[YOUR INSTRUCTIONS] From the entries below, work out the number of lines that hold the word "asynchronous", and give that number alone.

[RECORDS SHOWN]
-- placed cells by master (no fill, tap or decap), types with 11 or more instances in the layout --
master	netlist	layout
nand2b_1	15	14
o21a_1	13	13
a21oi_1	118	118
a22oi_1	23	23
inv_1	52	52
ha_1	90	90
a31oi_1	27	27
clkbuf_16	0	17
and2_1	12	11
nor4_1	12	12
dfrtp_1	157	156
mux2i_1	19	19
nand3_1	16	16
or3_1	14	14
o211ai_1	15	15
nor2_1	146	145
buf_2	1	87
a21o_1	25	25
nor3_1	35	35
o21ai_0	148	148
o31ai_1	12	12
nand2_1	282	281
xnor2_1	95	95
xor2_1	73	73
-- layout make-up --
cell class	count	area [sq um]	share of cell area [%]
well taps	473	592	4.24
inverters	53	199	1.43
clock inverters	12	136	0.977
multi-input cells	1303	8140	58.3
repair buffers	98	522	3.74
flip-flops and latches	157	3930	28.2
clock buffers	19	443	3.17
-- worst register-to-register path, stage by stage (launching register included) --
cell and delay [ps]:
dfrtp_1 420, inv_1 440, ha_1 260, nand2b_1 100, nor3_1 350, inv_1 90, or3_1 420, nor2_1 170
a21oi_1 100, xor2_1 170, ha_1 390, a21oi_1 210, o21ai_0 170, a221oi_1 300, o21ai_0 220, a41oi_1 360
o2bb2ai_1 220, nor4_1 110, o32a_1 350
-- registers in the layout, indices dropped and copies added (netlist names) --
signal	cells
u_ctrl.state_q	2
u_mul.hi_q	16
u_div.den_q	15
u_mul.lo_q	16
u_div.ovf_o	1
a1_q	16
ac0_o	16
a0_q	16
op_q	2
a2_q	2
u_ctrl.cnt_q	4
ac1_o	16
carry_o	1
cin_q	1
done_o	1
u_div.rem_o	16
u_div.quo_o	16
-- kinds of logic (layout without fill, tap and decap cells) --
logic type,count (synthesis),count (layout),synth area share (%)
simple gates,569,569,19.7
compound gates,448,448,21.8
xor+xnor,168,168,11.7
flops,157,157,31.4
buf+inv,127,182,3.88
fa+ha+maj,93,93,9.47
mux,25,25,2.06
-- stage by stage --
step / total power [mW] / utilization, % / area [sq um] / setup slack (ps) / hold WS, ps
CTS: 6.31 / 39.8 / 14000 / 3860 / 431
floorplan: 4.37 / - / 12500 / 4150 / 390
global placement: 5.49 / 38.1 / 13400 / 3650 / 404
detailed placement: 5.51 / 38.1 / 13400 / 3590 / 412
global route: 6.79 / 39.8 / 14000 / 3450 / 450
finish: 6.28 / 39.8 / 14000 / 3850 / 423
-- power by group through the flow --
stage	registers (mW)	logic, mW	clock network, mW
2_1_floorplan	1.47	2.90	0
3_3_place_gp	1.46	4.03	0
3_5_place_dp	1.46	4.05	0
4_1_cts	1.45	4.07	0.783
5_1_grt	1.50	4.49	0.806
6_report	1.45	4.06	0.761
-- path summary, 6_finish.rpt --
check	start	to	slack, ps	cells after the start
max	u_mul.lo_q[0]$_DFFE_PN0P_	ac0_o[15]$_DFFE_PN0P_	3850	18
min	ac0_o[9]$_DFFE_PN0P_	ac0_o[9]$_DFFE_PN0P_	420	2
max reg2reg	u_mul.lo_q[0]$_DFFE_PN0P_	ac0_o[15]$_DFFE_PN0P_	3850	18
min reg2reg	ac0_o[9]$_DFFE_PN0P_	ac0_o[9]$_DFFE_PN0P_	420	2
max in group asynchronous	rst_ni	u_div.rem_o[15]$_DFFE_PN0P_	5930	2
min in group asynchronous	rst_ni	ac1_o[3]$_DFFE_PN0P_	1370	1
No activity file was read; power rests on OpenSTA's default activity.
<file path="config.mk">
export PLATFORM = sky130hd
export DESIGN_NAME = bwb_bridge
export DESIGN_NICKNAME = d
export VERILOG_FILES = /design/src/rtl/bwb_pkg.sv /design/src/rtl/bwb_reply_tx.sv /design/src/rtl/bwb_wb_master.sv /design/src/rtl/bwb_bridge.sv
export SDC_FILE = /design/constraint.sdc
export NUM_CORES = 1
export LEC_CHECK = 0
export ABC_CLOCK_PERIOD_IN_PS = 2200
export BUFFER_PORTS_ARGS = -buffer_cell sky130_fd_sc_hd__clkbuf_2
export CAP_MARGIN = 20
export CORE_UTILIZATION = 55
export CTS_CLUSTER_SIZE = 10
export DETAILED_ROUTE_END_ITERATION = 10
export PLACE_DENSITY = 0.83
export SYNTH_ARGS = -nofsm -noshare
export SYNTH_HDL_FRONTEND = slang
export SYNTH_SLANG_ARGS = --single-unit
</file>
<file path="constraint.sdc">
create_clock -name clk -period 2.2 [get_ports clk]
set_input_delay 0.11 -clock clk [delete_from_list [all_inputs] [get_ports clk]]
set_output_delay 0.11 -clock clk [all_outputs]
set_load 0.1 [all_outputs]
</file>
File: src/rtl/tk_pkg.sv
// Package: shared types and field limits for the BCD timekeeper.
// Assumes every digit is a 4-bit BCD value, and that the mode codes are
// numbered in the order the mode key visits them.
package tk_pkg;

    localparam int DIGIT_W = 4;

    typedef logic [DIGIT_W-1:0] bcd_t;

    // Mode codes; each increment is one step of the sequence
    typedef enum logic [1:0] {
        MODE_RUN  = 2'd0,
        MODE_HOUR = 2'd1,
        MODE_MIN  = 2'd2,
        MODE_SEC  = 2'd3
    } tk_mode_e;

    // Field indices used in the field array
    localparam int F_SEC  = 0;
    localparam int F_MIN  = 1;
    localparam int F_HOUR = 2;
    localparam int NUM_FIELDS = 3;

    // Last tens digit and last ones digit (at that tens digit) per field
    localparam int SIXTY_TENS_LAST = 5;
    localparam int SIXTY_ONES_LAST = 9;
    localparam int DAY_TENS_LAST   = 2;
    localparam int DAY_ONES_LAST   = 3;

    function automatic int field_tens_last(input int idx);
        return (idx == F_HOUR) ? DAY_TENS_LAST : SIXTY_TENS_LAST;
    endfunction

    function automatic int field_ones_last(input int idx);
        return (idx == F_HOUR) ? DAY_ONES_LAST : SIXTY_ONES_LAST;
    endfunction

endpackage

File: src/rtl/tk_rise_detect.sv
// Module: one-cycle pulse on the rising edge of a level input.
// Assumes the level is already debounced and synchronous to clk. After
// reset the level is taken as previously low.
module tk_rise_detect (
    input  logic clk,
    input  logic rst_n,
    input  logic level,
    output logic pulse
);

    logic level_q;

    // Keep last cycle's level
    always_ff @(posedge clk or negedge rst_n) begin
        if (!rst_n) level_q <= 1'b0;
        else        level_q <= level;
    end

    // Low-to-high transition seen this cycle
    always_comb pulse = level & ~level_q;

endmodule

File: src/rtl/tk_mode_seq.sv
// Module: four-state mode sequencer for running and the three set states.
// Assumes step is a single-cycle pulse. Each pulse advances the mode once,
// and the code wraps from second set back to running.
module tk_mode_seq
    import tk_pkg::*;
(
    input  logic     clk,
    input  logic     rst_n,
    input  logic     step,
    output tk_mode_e mode
);

    // Advance the mode on each step pulse
    always_ff @(posedge clk or negedge rst_n) begin
        if (!rst_n)    mode <= MODE_RUN;
        else if (step) mode <= tk_mode_e'(mode + 2'd1);
    end

endmodule

File: src/rtl/tk_step_ctrl.sv
// Module: decides which time fields advance in the current cycle.
// Assumes both enables are one-cycle pulses. In running mode only the
// timing enable counts and carries ripple upward. In a set mode only the
// calibration enable qualified by the advance key counts, for the
// selected field alone.
module tk_step_ctrl
    import tk_pkg::*;
(
    input  tk_mode_e               mode,
    input  logic                   tick_1hz,
    input  logic                   tick_2hz,
    input  logic                   adv_key,
    input  bcd_t                   sec_tens,
    input  bcd_t                   sec_ones,
    input  bcd_t                   min_tens,
    input  bcd_t                   min_ones,
    output logic [NUM_FIELDS-1:0]  inc
);

    localparam bcd_t S_TENS_LAST = bcd_t'(SIXTY_TENS_LAST);
    localparam bcd_t S_ONES_LAST = bcd_t'(SIXTY_ONES_LAST);

    logic sec_full;
    logic min_full;
    logic cal_go;
    logic running;

    // Field-at-limit flags that create carries
    always_comb begin
        sec_full = (sec_tens == S_TENS_LAST) && (sec_ones == S_ONES_LAST);
        min_full = (min_tens == S_TENS_LAST) && (min_ones == S_ONES_LAST);
    end

    // Mode and calibration qualifiers
    always_comb begin
        running = (mode == MODE_RUN);
        cal_go  = tick_2hz & adv_key;
    end

    // Per-field increment selection
    always_comb begin
        if (running) begin
            inc[F_SEC]  = tick_1hz;
            inc[F_MIN]  = tick_1hz & sec_full;
            inc[F_HOUR] = tick_1hz & sec_full & min_full;
        end else begin
            inc[F_SEC]  = cal_go & (mode == MODE_SEC);
            inc[F_MIN]  = cal_go & (mode == MODE_MIN);
            inc[F_HOUR] = cal_go & (mode == MODE_HOUR);
        end
    end

endmodule
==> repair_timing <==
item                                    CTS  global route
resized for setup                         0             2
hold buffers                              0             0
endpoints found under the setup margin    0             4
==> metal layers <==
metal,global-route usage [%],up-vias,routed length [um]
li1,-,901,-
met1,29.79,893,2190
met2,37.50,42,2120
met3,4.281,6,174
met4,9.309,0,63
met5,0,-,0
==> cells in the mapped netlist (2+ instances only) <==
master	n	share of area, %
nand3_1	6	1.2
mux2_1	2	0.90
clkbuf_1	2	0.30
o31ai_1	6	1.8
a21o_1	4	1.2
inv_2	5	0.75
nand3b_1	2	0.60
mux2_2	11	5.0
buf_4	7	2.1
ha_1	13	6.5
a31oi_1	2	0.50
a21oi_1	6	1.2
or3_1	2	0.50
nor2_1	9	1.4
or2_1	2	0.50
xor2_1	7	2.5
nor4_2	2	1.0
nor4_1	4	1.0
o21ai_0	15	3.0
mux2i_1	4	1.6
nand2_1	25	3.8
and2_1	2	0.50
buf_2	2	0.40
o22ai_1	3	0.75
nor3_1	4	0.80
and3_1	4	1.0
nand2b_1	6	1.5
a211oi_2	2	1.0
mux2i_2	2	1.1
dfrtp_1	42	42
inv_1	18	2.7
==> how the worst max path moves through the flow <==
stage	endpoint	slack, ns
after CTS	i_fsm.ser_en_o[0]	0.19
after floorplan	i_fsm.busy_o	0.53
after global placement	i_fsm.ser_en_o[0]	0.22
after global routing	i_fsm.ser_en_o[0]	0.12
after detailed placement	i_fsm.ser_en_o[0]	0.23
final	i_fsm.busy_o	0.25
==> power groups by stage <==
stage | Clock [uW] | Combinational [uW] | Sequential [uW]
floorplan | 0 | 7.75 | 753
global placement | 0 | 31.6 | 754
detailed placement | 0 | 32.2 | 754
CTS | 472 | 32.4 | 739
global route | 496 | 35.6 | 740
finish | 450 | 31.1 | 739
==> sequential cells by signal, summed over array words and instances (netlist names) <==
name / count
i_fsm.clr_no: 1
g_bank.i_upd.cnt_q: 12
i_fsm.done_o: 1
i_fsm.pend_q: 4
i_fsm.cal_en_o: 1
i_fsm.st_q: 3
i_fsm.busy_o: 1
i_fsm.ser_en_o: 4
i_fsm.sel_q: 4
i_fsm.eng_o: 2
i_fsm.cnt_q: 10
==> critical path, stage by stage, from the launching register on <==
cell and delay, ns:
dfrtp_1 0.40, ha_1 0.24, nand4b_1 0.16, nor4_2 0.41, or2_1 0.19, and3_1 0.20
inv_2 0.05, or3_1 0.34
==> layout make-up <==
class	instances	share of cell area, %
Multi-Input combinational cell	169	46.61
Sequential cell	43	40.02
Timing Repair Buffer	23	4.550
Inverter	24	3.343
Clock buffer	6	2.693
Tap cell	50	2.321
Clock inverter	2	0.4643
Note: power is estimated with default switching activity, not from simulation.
<file path="config.mk">
export PLATFORM = sky130hd
export DESIGN_NAME = zsr_soft_start
export DESIGN_NICKNAME = d
export VERILOG_FILES = /design/src/rtl/zsr_pkg.sv /design/src/rtl/zsr_extremes.sv /design/src/rtl/zsr_split_ramp.sv /design/src/rtl/zsr_offset_calc.sv /design/src/rtl/zsr_soft_start.sv
export SDC_FILE = /design/constraint.sdc
export NUM_CORES = 2
export LEC_CHECK = 0
export ABC_AREA = 1
export BUFFER_PORTS_ARGS = -buffer_cell sky130_fd_sc_hd__buf_2
export CAP_MARGIN = 25
export CELL_PAD_IN_SITES_DETAIL_PLACEMENT = 1
export CELL_PAD_IN_SITES_GLOBAL_PLACEMENT = 1
export CORE_ASPECT_RATIO = 1.5
export CORE_UTILIZATION = 47
export CTS_CLUSTER_SIZE = 16
export DETAILED_ROUTE_END_ITERATION = 6
export GPL_ROUTABILITY_DRIVEN = 1
export PLACE_DENSITY = 0.88
export SLEW_MARGIN = 20
export SYNTH_ARGS = -nofsm -noshare
export SYNTH_HDL_FRONTEND = slang
export SYNTH_HIERARCHICAL = 1
export SYNTH_SLANG_ARGS = --single-unit
export TNS_END_PERCENT = 1
</file>
<file path="constraint.sdc">
create_clock -name clk_i -period 15.7 [get_ports clk_i]
set_input_delay 3.14 -clock clk_i [delete_from_list [all_inputs] [get_ports clk_i]]
set_output_delay 3.14 -clock clk_i [all_outputs]
set_load 0.02 [all_outputs]
</file>
<file path="src/rtl/zsr_pkg.sv">
package zsr_pkg;
   // Clamp a wide signed value into [-lim, +lim]
   function automatic longint sat_sym(input longint v, input longint lim);
      if (v > lim)       return lim;
      else if (v < -lim) return -lim;
      else               return v;
   endfunction
endpackage

</file>
<file path="src/rtl/zsr_extremes.sv">
module zsr_extremes #(
   parameter int REF_W = 16
) (
   input  logic signed [REF_W-1:0] a_i,
   input  logic signed [REF_W-1:0] b_i,
   input  logic signed [REF_W-1:0] c_i,
   output logic signed [REF_W-1:0] max_o,
   output logic signed [REF_W-1:0] min_o
);
   logic signed [REF_W-1:0] hi_ab, lo_ab;

   always_comb begin
      hi_ab = (a_i > b_i) ? a_i : b_i;
      lo_ab = (a_i > b_i) ? b_i : a_i;
      max_o = (hi_ab > c_i) ? hi_ab : c_i;
      min_o = (lo_ab < c_i) ? lo_ab : c_i;
   end
endmodule

</file>
<file path="src/rtl/zsr_split_ramp.sv">
module zsr_split_ramp #(
   parameter int DZ_FRAC = 15
) (
   input  logic                clk_i,
   input  logic                rst_n_i,
   input  logic                run_i,
   input  logic                tick_i,
   input  logic [DZ_FRAC:0]    step_i,
   output logic [DZ_FRAC:0]    dz_o,
   output logic                at_top_o
);
   localparam int DZ_W = DZ_FRAC + 1;
   localparam logic [DZ_W-1:0] TOP = DZ_W'(1) << (DZ_FRAC - 1);

   logic [DZ_W-1:0] dz_q;
   logic [DZ_W:0]   nxt;

   assign nxt = {1'b0, dz_q} + {1'b0, step_i};

   always_ff @(posedge clk_i) begin
      if (!rst_n_i || !run_i) begin
         dz_q <= '0;
      end else if (tick_i) begin
         if (nxt > {1'b0, TOP}) dz_q <= TOP;
         else                   dz_q <= nxt[DZ_W-1:0];
      end
   end

   assign dz_o     = dz_q;
   assign at_top_o = (dz_q == TOP);
endmodule

</file>
<file path="src/rtl/zsr_offset_calc.sv">
module zsr_offset_calc #(
   parameter int REF_W   = 16,
   parameter int DZ_FRAC = 15,
   parameter bit OUT_REG = 1'b1
) (
   input  logic                    clk_i,
   input  logic                    rst_n_i,
   input  logic [DZ_FRAC:0]        dz_i,
   input  logic signed [REF_W-1:0] max_i,
   input  logic signed [REF_W-1:0] min_i,
   output logic signed [REF_W-1:0] offset_o
);
   import zsr_pkg::*;
   localparam int DZ_W  = DZ_FRAC + 1;
   localparam int ACC_W = REF_W + DZ_W + 4;
   localparam int R_FRAC = DZ_FRAC - 1;
   localparam logic signed [ACC_W-1:0] ONE   = ACC_W'(1) << R_FRAC;
   localparam logic signed [ACC_W-1:0] FULL  = ACC_W'(1) << DZ_FRAC;
   localparam logic signed [ACC_W-1:0] RHALF = ACC_W'(1) << (DZ_FRAC - 1);

   logic signed [ACC_W-1:0] dz_s, mx_s, mn_s, p_hi, p_lo, r_hi, r_lo, sum;
   logic signed [REF_W-1:0] sat_val;

   always_comb begin
      dz_s = {{(ACC_W-DZ_W){1'b0}}, dz_i};
      mx_s = {{(ACC_W-REF_W){max_i[REF_W-1]}}, max_i};
      mn_s = {{(ACC_W-REF_W){min_i[REF_W-1]}}, min_i};
      p_hi = dz_s * mx_s;
      p_lo = (dz_s - FULL) * mn_s;
      r_hi = (p_hi + RHALF) >>> DZ_FRAC;
      r_lo = (p_lo + RHALF) >>> DZ_FRAC;
      sum  = (dz_s - ONE) - r_hi + r_lo;
      sat_val = REF_W'(sat_sym(longint'(sum), longint'(ONE)));
   end

   generate
      if (OUT_REG) begin : g_reg
         logic signed [REF_W-1:0] off_q;
         always_ff @(posedge clk_i) begin
            if (!rst_n_i) off_q <= '0;
            else          off_q <= sat_val;
         end
         assign offset_o = off_q;
      end else begin : g_comb
         assign offset_o = sat_val;
      end
   endgenerate
endmodule

</file>
<file path="src/rtl/zsr_soft_start.sv">
module zsr_soft_start #(
   parameter int REF_W   = 16,
   parameter int DZ_FRAC = 15,
   parameter bit OUT_REG = 1'b1
) (
   input  logic                    clk_i,
   input  logic                    rst_n_i,
   input  logic                    start_i,
   input  logic                    carrier_peak_i,
   input  logic [DZ_FRAC:0]        step_i,
   input  logic signed [REF_W-1:0] ref_a_i,
   input  logic signed [REF_W-1:0] ref_b_i,
   input  logic signed [REF_W-1:0] ref_c_i,
   output logic signed [REF_W-1:0] offset_o,
   output logic [DZ_FRAC:0]        dz_o,
   output logic                    done_o
);
   localparam int DZ_W = DZ_FRAC + 1;
   localparam logic [DZ_W-1:0] DZ_HALF = DZ_W'(1) << (DZ_FRAC - 1);

   generate
      if (DZ_FRAC != REF_W - 1) begin : g_bad_frac
         $error("DZ_FRAC must equal REF_W-1 so that 2*dz maps onto the reference scale");
      end
      if (REF_W < 4) begin : g_bad_w
         $error("REF_W too small");
      end
   endgenerate

   logic signed [REF_W-1:0] ref_max, ref_min;
   logic [DZ_W-1:0]         dz_ramp, dz_eff;
   logic                    at_top;

   zsr_extremes #(.REF_W(REF_W)) ext_i (
      .a_i(ref_a_i), .b_i(ref_b_i), .c_i(ref_c_i),
      .max_o(ref_max), .min_o(ref_min)
   );

   zsr_split_ramp #(.DZ_FRAC(DZ_FRAC)) ramp_i (
      .clk_i(clk_i), .rst_n_i(rst_n_i), .run_i(start_i),
      .tick_i(carrier_peak_i), .step_i(step_i),
      .dz_o(dz_ramp), .at_top_o(at_top)
   );

   // Idle: symmetrical injection, identical to a completed ramp
   assign dz_eff = start_i ? dz_ramp : DZ_HALF;

   zsr_offset_calc #(.REF_W(REF_W), .DZ_FRAC(DZ_FRAC), .OUT_REG(OUT_REG)) calc_i (
      .clk_i(clk_i), .rst_n_i(rst_n_i), .dz_i(dz_eff),
      .max_i(ref_max), .min_i(ref_min), .offset_o(offset_o)
   );

   assign dz_o   = dz_ramp;
   assign done_o = start_i && at_top;
endmodule

</file>
# Word-level counts from Yosys, hierarchy flattened
# Index checks and enable logic that the tools add are counted.
# totals
n_memories	0
latch_bits	0
reg_bits	32
out_inout_bits	33
ramBits	0
rom_bits	0
# op_classes
reduce_logical	6
n_shift	0
mux	8
eq_ne	1
div_mod_pow	0
n_bitwise	1
multipliers	2
n_addsub	7
n_lt_le_gt_ge	6
# op_table
operator	count
16-bit 2-to-1 mux	7
17-bit by 16-bit multiplier with 33-bit output	2
36-bit by 16-bit adder with 36-bit output (second input constant)	1
36-bit by 16-bit greater-than comparator with 1-bit output (second input constant)	1
36-bit by 15-bit less-than comparator with 1-bit output (second input constant)	1
33-bit by 16-bit adder with 34-bit output (second input constant)	1
16-bit greater-than comparator	2
20-bit by 21-bit adder with 22-bit output	1
17-bit by 19-bit subtractor with 20-bit output	1
16-bit by 16-bit adder with 17-bit output	1
17-bit by 15-bit greater-than comparator with 1-bit output (second input constant)	1
16-bit by 15-bit subtractor with 17-bit output (second input constant)	1
16-bit by 16-bit subtractor with 17-bit output (second input constant)	1
16-bit by 15-bit == test with 1-bit output (second input constant)	1
16-bit less-than comparator	1
15-bit 2-to-1 mux	1
3-bit OR reduction	1
1-bit logical NOT	2
2-bit OR reduction	1
1-bit logical AND	1
1-bit logical OR	1
1-bit inverter	1

# Logic depth before layout (Yosys ltp)
# depth
depth_word	11
mapped_depth	76
mapped_depth_nobuf	71

# Cells and area by module
# The synthesis kept the hierarchy.
# by_module_without_submodules
mod	area_per_inst_um2	seq_area_each_um2	n_inst	cells_per_inst
zsr_offset_calc	21790.9	320.3	1	2924
zsr_extremes	2003.2	0.0	1	348
zsr_split_ramp	1875.5	320.3	1	282
zsr_soft_start	156.4	0.0	1	36

# Least setup slack after synthesis
# OpenSTA, ideal clock, no wires.
# synth_path
path_kind	input port to flip-flop
start	in ref_b_i[15]
end	reg calc_i.g_reg.off_q[11], in the netlist calc_i/offset_o[11]
setup_time_ns	0.062
required_time_ns	15.638
path_slack_ns	2.501
cell_stages	63
arrival_time_ns	13.137
cell_sequence	inv_1 ha_1 a21oi_1 o21ai_1 a21oi_1 nand2_1 nand2_2 nand3_4 clkbuf_1 nand2_1 o21ai_1 ha_1 nand2_1 inv_1 nand3_1 nor3_1 nand2_4 nand3_2 [... 27 more ...] ha_1 nand2_1 inv_1 nand2_1 nor3_1 nand2_1 nand2_1 nand2_1 nand2_1 nand2_1 nor2_1 nand3_1 nand2_1 nand2_1 nand2_2 nand3_4 buf_6 nor2_2
# synth_between
word_cells_on_any_way	16
# synth_lines
element	line_no	source
start: declaration	zsr_soft_start.sv:12	input logic signed [REF_W-1:0] ref_b_i,
16-bit greater-than comparator	zsr_extremes.sv:14	lo_ab = (a_i > b_i) ? b_i : a_i;
16-bit 2-to-1 mux (*)	zsr_extremes.sv:14	
16-bit less-than comparator	zsr_extremes.sv:16	min_o = (lo_ab < c_i) ? lo_ab : c_i;
16-bit 2-to-1 mux (*)	zsr_extremes.sv:16	
named net ref_min[4]	zsr_soft_start.sv:30	logic signed [REF_W-1:0] ref_max, ref_min;
17-bit by 16-bit multiplier with 33-bit output (*)	zsr_offset_calc.sv:29	p_lo = (dz_s - FULL) * mn_s;
36-bit by 16-bit adder with 36-bit output (*)	zsr_offset_calc.sv:31	r_lo = (p_lo + RHALF) >>> DZ_FRAC;
20-bit by 21-bit adder with 22-bit output (*)	zsr_offset_calc.sv:32	sum = (dz_s - ONE) - r_hi + r_lo;
36-bit by 15-bit less-than comparator with 1-bit output / 36-bit by 16-bit greater-than comparator with 1-bit output (equally long branches)	zsr_pkg.sv:5, zsr_pkg.sv:4	
3-bit OR reduction (no line)	-	
end signal: assignment	zsr_offset_calc.sv:41	else off_q <= sat_val;
end: declaration	zsr_offset_calc.sv:38	logic signed [REF_W-1:0] off_q;
# Mark *: on every way through the listed nets, which the timed path passes. The rest lies on a longest branch.
# A chain may end at the register's enable or synchronous reset.

# Worst setup path in the final report
# layout_path
start	in ref_b_i[5]
end	reg calc_i.g_reg.off_q[3], in the netlist calc_i/offset_o[3]
# Same word-level chain as after synthesis.

==> metrics.csv <==
metric;value;unit
postCtsHoldBufs;0;
rows;104;
slew_headroom;0.452;
period_needed;15130;ps
cp-end-kind;flip-flop;
syn_inst;3590;
hpwl;72600;µm
max_cap_viol_count;0;
wl_per_cell;20.2;µm
hp-class;reg -> reg;
fmax;66.1;MHz
grt_pass1_vias;27315;
design_area;27400;µm²
hold_viol;0;
ys_seq_elements;32;
worstSetupStartpointType;input pin;
cts_buffer_depth;2;
diodes;0;
maxSlewViolCount;0;
finalSetupViolations;0;
syn_area;25800;µm²
route.detailed.drc;11;
core_area;54000;µm²
antenna_found_initial;0;
worst-path-max-fanout;23;
crit_required;15910;ps
die_area;55900;µm²
yosys.area.top_type;fa_1;
synth_cell_types;50;
slowest_delay;600;ps
syn_nets;4427;
cts_max_level;2;
synth_ff_type;dfxtp_1;
failed_checks;DRC;
port_buffers;100;
min_period_over_period;0.964;
final_util;0.507;
worst_ep_arrival_time;15340;ps
clock_latency;280;ps
cpMostUsedCell;nand2_1;
drtAntennaViolNets;0;
viasPerCell;5.46;
numCtsBuffers;5;
dr.pass1.iters;7;
ys_seq_area_frac;0.0248;
drive_above_1_share;0.0778;
grt_max_degree;47;
start_util;0.478;
root_buffer;clkbuf_16;
cts.sinks;32;
r2r_setup_slack;6210;ps
yosys_warnings;6;
yosys-top-cells-area;fa_1 38%, inv_1 14%, ha_1 14%;
die_w;193;µm
crit_type;in -> reg;
skew;2.52;ps
nets;4462;
status;finished with violations;
whs;550;ps
avgSynthCellArea;7.19;µm²
routed_wirelength;87200;µm
placed_area;27000;µm²
synth_top_area_frac;0.376;
vias;23551;
ios;101;
grt_usage;0.321;
clk_pin_slew;50;ps
gp_congestion;0.972;
grt_overflow;0;
cts_tree;yes;
synth_edf_count;0;
first_iter_violations;1100;
worst_pin_slew;813;ps
grt_pass1_wl;140000;µm
async_reset_ff_frac;0;
die_h;289;µm
slowest_stage;o21ai_0;
area_delta_synth_final;6.02;%
`src/rtl/bscan_chain.sv`:
```
module bscan_chain #(
  parameter int NI = 4,
  parameter int NO = 4
) (
  input  logic          tck,
  input  logic          trst_n,
  input  logic [1:0]    mode,
  input  logic          cap_en,
  input  logic          shift_en,
  input  logic          upd_en,
  input  logic          sin,
  output logic          sout,
  input  logic [NI-1:0] pin_in,
  output logic [NI-1:0] core_in,
  input  logic [NO-1:0] core_out,
  input  logic [NO-1:0] core_oe,
  output logic [NO-1:0] pin_out,
  output logic [NO-1:0] pin_oe
);
  localparam int L      = NI + 2*NO;
  localparam int DO_LO  = NI;
  localparam int CT_LO  = NI + NO;
  localparam logic [1:0] M_EXT = 2'b10;
  localparam logic [1:0] M_INT = 2'b11;

  logic [L-1:0] chain, upd;

  always_ff @(posedge tck or negedge trst_n)
    if (!trst_n)       chain <= '0;
    else if (cap_en)   chain <= {core_oe, core_out, pin_in};
    else if (shift_en) chain <= {sin, chain[L-1:1]};

  always_ff @(posedge tck or negedge trst_n)
    if (!trst_n)     upd <= '0;
    else if (upd_en) upd <= chain;

  assign sout    = chain[0];
  assign core_in = (mode == M_INT) ? upd[NI-1:0] : pin_in;

  always_comb begin
    unique case (mode)
      M_EXT: begin
        pin_out = upd[DO_LO +: NO];
        pin_oe  = upd[CT_LO +: NO];
      end
      M_INT: begin
        pin_out = upd[DO_LO +: NO];
        pin_oe  = '0;
      end
      default: begin
        pin_out = core_out;
        pin_oe  = core_oe;
      end
    endcase
  end
endmodule

```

[OUTPUT OF THE TASK] 2